Österreich ist trotz der Umbrüche von 1989 in der Mitte und im Osten politisch mehr west- als mittelosteuropäisch orientiert geblieben.

Österreich ist trotz der Umbrüche von 1989 in der Mitte und im Osten politisch mehr west- als mittelosteuropäisch orientiert geblieben. Die Jahre 1993/94 waren geprägt von der völligen Konzentration auf den EU-Beitritt, der nach erfolgtem Referendum mit 66 % Zustimmung (12. Juni 1994) schließlich am 1. Jänner 1995 nach mehr oder weniger gelungenen Regelungen für die Agrarwirtschaft, den Alpentransit, die Umweltstandards und Zweitwohnsitze gelingen sollte, aber nicht dazu diente, die politischen Beziehungen zu den mittel- und osteuropäischen Nachbarn zu stärken oder gar zu verbessern, die mit ihrem EU-Beitritt bis 2004 warten mussten. Die diplomatisch-politischen Beziehungen zu ihnen blieben ambivalent, während die österreichische Wirtschaft in der Mitte und im Osten Europas neue Chancen und Möglichkeiten erkannte und der Politik voraus war. Eine österreichische Mitgliedschaft in der mitteleuropäischen Freihandelszone (CEFTA) der Viségrad-Länder, Polen, Tschechien, Slowakei und Ungarn („V4“), war weder für diese Staaten noch für Wien eine Option, obwohl eine solche aus geographischen und wirtschaftlichen Gründen naheliegend war. Im Gegensatz zu allen „V4“, die der NATO beitraten, blieb Österreich formell „neutral“. Die EU-Mitgliedschaft konnte die Regierung nicht dazu zwingen, die Kernelemente der verfassungsrechtlich verankerten Neutralität anzutasten: Österreich gehört bis heute keinem Militärbündnis an, beteiligt sich an keinem Krieg und erlaubt keine Stationierung ausländischer Militärbasen oder Truppen auf seinem Territorium. Diese drei Kernbestände blieben unumstößlich, so sehr von Kritikern der Neutralität von „Mozartkugeln“, „Realitätsverweigerung“, einem „Mythos“ und sicherheitspolitischem „Trittbrettfahren“ die Rede war. Mozartkugeln schmecken übrigens weiter gut und Mythen können zählebige Realitäten sein.

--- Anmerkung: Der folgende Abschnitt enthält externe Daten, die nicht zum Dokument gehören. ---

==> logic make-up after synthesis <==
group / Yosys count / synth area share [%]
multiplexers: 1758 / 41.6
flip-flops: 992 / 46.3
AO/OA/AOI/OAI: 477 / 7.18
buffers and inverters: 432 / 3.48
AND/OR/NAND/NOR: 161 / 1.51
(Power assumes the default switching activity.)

(12) Keine öffentliche Debatte über den außenpolitischen Status und das Scheitern des sicherheitspolitischen Optionenberichts 1989-1998

Mit dem von Außenminister Alois Mock eingebrachten Antrag auf EG-Mitgliedschaft vom 14. Juli 1989 schien eine Debatte über den außenpolitischen Status Österreichs zu beginnen. Doch die Diskussion fand nicht statt, zumal die im Entstehen begriffene EU selbst noch keine rechtlich verbindliche Gemeinsame Außen- und Sicherheitspolitik entwickelt hatte, die durch Mehrheitsentscheidungen beschlossen werden sollte. Daher wurde ab Eintritt in die EU ein gestärkter österreichischer Nationalstaat zur Sicherung seiner handels- und wirtschaftspolitischen Interessen vor dem Hintergrund einer verstärkten Globalisierung vorrangig. Führende Vertreter der ÖVP (Außenminister Wolfgang Schüssel und Verteidigungsminister Werner Fasslabend) und sogar Bundespräsident Thomas Klestil versuchten jedoch in den Jahren nach dem EU-Beitritt, die Neutralitätspolitik einzuschläfern, indem sie eine NATO-Mitgliedschaft forcierten. Es sollte jedoch misslingen, weil die SPÖ-Führung um Franz Vranitzky und Heinz Fischer dies zu verhindern verstand. Ihre Position war gedeckt durch den Mehrheitswillen der Bevölkerung und die fehlende Zweidrittelmehrheit im Nationalrat, eine Mehrheit, die für die Revision des Verfassungsgesetzes notwendig gewesen wäre. Der fortbestehende sicherheitspolitische Dissens in der Großen Koalition (SPÖ-ÖVP) fand seinen Ausdruck im Scheitern eines gemeinsamen Optionenberichts 1998. Die NATO-Variante war damit ausgeschlossen worden, was bis heute gilt.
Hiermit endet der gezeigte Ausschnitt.